> The task:
Using the data beneath this instruction, retype only the lines from the one that contains "clkbuf_1 | 5 | 0.0025" down to the one that contains "nand4_1 | 2 | 0.0017", both included, exactly as they appear.

[Stored data]
--- START ---
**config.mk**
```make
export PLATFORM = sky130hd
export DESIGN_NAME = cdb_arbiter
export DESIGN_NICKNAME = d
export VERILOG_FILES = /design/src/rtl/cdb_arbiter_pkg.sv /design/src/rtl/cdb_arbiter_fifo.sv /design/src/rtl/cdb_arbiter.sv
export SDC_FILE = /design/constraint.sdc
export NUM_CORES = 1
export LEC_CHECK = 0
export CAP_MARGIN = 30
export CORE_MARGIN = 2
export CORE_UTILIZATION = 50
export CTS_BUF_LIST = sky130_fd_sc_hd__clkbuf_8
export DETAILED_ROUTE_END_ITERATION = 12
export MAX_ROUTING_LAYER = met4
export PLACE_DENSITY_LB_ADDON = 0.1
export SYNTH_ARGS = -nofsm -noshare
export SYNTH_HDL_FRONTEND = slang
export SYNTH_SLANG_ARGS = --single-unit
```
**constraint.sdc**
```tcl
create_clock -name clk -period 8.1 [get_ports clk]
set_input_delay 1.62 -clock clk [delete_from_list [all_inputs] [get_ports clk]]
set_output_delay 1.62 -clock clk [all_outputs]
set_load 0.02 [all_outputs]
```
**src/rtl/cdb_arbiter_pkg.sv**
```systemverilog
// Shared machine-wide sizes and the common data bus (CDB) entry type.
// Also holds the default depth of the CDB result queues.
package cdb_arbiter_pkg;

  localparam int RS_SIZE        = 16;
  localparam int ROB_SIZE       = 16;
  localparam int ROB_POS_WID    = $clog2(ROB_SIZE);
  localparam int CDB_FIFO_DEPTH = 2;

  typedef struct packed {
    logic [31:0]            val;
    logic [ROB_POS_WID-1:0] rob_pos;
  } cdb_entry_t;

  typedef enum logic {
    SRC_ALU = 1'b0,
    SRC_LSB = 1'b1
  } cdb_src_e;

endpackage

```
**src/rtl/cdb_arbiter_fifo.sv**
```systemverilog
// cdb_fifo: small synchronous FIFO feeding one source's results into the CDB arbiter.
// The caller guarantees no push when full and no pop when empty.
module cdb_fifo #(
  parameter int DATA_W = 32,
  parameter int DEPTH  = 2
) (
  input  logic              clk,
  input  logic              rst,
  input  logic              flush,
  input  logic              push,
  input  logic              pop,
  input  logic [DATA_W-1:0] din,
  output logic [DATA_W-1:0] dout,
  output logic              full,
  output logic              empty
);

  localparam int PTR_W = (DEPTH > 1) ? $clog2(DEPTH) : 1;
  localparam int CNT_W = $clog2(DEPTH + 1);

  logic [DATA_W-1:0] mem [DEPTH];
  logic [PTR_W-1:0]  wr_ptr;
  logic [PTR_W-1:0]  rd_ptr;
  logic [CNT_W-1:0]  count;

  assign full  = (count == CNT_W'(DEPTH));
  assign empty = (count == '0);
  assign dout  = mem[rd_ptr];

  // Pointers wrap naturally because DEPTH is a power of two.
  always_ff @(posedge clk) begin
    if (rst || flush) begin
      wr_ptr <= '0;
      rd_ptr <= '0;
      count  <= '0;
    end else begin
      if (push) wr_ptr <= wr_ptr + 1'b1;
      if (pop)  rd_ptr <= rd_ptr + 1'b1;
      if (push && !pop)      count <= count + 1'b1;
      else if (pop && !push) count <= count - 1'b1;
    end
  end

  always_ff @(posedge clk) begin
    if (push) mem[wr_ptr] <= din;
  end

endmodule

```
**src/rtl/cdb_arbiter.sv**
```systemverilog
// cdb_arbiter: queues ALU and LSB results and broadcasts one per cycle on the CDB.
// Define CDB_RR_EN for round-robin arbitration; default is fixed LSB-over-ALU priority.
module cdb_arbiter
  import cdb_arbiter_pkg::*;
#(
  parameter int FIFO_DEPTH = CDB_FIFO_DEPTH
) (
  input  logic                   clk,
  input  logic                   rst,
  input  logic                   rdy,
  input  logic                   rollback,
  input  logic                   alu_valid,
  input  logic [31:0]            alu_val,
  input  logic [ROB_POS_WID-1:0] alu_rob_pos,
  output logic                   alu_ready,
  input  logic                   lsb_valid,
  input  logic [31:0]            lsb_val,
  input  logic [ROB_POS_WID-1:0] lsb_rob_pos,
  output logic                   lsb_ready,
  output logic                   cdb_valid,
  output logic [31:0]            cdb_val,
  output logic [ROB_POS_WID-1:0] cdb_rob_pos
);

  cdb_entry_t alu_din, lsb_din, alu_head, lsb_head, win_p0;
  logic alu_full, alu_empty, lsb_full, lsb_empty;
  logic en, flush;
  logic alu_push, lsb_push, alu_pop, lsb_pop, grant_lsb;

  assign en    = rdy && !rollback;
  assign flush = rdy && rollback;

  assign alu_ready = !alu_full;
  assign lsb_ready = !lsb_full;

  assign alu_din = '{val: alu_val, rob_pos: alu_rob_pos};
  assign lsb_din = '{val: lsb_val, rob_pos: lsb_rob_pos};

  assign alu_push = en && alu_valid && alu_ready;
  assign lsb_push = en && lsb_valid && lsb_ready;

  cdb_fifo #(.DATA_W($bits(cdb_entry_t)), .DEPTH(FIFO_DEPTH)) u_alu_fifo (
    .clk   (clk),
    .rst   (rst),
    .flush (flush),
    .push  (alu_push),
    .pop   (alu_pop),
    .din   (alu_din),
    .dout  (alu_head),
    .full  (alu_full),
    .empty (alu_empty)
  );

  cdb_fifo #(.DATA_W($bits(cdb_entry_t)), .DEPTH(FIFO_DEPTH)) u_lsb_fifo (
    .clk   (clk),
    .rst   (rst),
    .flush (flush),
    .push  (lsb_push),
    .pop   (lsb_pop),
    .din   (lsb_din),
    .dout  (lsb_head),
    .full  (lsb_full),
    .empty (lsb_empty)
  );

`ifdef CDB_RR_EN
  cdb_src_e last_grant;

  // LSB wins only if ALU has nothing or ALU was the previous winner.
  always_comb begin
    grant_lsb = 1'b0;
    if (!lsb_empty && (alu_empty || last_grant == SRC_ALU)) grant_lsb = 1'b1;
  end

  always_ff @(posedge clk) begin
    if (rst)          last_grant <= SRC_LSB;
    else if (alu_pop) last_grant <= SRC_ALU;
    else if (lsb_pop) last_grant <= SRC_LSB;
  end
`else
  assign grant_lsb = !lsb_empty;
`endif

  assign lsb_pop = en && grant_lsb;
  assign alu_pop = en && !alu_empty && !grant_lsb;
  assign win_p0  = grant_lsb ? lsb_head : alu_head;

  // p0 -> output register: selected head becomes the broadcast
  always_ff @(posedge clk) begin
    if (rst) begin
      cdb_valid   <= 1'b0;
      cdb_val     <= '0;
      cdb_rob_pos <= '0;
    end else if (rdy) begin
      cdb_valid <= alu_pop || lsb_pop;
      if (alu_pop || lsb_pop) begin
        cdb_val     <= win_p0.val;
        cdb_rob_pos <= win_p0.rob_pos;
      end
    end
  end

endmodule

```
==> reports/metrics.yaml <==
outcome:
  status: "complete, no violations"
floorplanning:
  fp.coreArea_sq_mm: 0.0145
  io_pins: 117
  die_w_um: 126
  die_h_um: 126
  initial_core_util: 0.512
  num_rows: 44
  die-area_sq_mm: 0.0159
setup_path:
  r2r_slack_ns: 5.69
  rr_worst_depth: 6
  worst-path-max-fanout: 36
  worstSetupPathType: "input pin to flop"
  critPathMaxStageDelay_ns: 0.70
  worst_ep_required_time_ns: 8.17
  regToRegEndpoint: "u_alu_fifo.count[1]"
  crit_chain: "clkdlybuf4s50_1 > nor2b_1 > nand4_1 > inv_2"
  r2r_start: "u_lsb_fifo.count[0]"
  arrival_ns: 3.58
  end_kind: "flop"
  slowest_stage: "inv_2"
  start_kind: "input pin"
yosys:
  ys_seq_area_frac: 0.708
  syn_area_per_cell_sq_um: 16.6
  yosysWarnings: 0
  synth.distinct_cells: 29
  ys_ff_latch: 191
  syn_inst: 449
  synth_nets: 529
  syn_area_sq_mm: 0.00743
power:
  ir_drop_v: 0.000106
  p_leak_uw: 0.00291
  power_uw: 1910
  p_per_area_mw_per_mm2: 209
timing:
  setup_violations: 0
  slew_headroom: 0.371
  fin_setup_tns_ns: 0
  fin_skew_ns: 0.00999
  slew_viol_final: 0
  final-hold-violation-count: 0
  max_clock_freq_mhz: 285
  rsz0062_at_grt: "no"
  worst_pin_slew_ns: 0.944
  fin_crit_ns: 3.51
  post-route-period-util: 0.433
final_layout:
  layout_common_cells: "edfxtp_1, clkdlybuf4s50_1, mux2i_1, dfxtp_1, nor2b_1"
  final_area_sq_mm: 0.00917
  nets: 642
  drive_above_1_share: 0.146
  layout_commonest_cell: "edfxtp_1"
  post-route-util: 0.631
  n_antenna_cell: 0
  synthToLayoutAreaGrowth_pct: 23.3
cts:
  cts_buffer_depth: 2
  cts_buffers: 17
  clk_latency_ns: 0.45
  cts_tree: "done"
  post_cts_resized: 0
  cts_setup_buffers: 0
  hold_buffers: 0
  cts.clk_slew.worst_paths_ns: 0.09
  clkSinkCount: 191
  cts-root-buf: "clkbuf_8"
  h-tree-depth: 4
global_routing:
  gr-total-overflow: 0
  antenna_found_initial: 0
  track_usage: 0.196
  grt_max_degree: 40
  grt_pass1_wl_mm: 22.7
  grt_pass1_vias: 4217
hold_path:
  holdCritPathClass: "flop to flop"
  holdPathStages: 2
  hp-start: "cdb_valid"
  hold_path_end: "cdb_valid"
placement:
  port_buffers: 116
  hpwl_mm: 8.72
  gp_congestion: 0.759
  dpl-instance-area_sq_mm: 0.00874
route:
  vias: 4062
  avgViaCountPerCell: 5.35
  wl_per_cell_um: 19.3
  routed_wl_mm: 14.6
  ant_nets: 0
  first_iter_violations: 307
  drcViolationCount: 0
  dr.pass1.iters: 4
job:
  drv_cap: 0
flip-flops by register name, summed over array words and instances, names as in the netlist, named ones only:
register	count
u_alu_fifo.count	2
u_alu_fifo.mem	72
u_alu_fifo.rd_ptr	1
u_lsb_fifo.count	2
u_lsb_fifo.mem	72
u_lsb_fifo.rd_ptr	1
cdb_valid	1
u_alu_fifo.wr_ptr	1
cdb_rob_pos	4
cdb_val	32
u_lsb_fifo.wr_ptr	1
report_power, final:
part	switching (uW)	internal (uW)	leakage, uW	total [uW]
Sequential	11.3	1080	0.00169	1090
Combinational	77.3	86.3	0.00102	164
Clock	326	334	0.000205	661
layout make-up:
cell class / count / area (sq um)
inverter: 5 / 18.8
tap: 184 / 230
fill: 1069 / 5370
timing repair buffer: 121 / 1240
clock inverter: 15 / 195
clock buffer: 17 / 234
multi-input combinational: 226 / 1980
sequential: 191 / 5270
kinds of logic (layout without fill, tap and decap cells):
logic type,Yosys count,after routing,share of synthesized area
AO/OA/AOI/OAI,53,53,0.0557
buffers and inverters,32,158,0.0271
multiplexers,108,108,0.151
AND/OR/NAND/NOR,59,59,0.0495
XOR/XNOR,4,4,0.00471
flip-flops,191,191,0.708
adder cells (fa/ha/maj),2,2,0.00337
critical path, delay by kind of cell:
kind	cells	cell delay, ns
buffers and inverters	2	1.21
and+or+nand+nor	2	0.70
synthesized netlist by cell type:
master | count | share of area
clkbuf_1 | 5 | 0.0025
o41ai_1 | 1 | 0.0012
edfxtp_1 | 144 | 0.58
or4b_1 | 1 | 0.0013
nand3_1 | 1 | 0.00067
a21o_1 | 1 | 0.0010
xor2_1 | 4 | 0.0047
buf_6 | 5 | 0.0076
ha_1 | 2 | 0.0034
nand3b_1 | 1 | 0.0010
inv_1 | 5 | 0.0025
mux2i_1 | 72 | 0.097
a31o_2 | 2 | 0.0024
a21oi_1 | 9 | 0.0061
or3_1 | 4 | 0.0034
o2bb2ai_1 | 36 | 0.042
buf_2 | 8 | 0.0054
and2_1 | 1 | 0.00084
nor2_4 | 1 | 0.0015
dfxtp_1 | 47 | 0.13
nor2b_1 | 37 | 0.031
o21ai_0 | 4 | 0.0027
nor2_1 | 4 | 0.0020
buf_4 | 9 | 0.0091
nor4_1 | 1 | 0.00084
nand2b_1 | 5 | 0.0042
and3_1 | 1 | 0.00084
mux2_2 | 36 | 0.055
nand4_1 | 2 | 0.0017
--- END ---
--- START ---
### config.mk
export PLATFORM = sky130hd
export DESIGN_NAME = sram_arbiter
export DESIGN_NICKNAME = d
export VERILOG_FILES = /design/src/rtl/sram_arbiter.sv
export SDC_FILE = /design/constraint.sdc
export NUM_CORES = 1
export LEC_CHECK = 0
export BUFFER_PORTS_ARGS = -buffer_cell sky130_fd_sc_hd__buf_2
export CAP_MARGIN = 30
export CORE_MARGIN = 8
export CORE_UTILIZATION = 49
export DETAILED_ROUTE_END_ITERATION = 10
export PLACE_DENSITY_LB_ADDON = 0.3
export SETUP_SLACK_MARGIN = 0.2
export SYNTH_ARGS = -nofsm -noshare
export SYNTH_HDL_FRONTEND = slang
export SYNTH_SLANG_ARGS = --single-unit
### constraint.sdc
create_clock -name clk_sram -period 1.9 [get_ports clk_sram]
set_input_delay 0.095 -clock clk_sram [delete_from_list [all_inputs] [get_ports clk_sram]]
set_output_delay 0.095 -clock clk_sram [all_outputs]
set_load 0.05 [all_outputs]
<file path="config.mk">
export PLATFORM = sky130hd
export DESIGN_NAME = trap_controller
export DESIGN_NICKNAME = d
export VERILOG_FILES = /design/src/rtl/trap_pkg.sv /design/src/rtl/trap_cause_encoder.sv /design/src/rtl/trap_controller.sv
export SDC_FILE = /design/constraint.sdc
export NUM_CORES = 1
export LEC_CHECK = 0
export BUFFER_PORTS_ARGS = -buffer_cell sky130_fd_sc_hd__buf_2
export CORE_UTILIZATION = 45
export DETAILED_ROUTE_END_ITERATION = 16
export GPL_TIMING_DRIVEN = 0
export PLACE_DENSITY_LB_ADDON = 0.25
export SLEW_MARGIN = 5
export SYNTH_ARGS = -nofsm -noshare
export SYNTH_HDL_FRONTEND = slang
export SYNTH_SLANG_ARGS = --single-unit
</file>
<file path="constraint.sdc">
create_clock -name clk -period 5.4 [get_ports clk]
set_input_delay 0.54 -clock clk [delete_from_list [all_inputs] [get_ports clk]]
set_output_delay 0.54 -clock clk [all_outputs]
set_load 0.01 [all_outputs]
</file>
--- END ---
> Task solution:
clkbuf_1 | 5 | 0.0025
o41ai_1 | 1 | 0.0012
edfxtp_1 | 144 | 0.58
or4b_1 | 1 | 0.0013
nand3_1 | 1 | 0.00067
a21o_1 | 1 | 0.0010
xor2_1 | 4 | 0.0047
buf_6 | 5 | 0.0076
ha_1 | 2 | 0.0034
nand3b_1 | 1 | 0.0010
inv_1 | 5 | 0.0025
mux2i_1 | 72 | 0.097
a31o_2 | 2 | 0.0024
a21oi_1 | 9 | 0.0061
or3_1 | 4 | 0.0034
o2bb2ai_1 | 36 | 0.042
buf_2 | 8 | 0.0054
and2_1 | 1 | 0.00084
nor2_4 | 1 | 0.0015
dfxtp_1 | 47 | 0.13
nor2b_1 | 37 | 0.031
o21ai_0 | 4 | 0.0027
nor2_1 | 4 | 0.0020
buf_4 | 9 | 0.0091
nor4_1 | 1 | 0.00084
nand2b_1 | 5 | 0.0042
and3_1 | 1 | 0.00084
mux2_2 | 36 | 0.055
nand4_1 | 2 | 0.0017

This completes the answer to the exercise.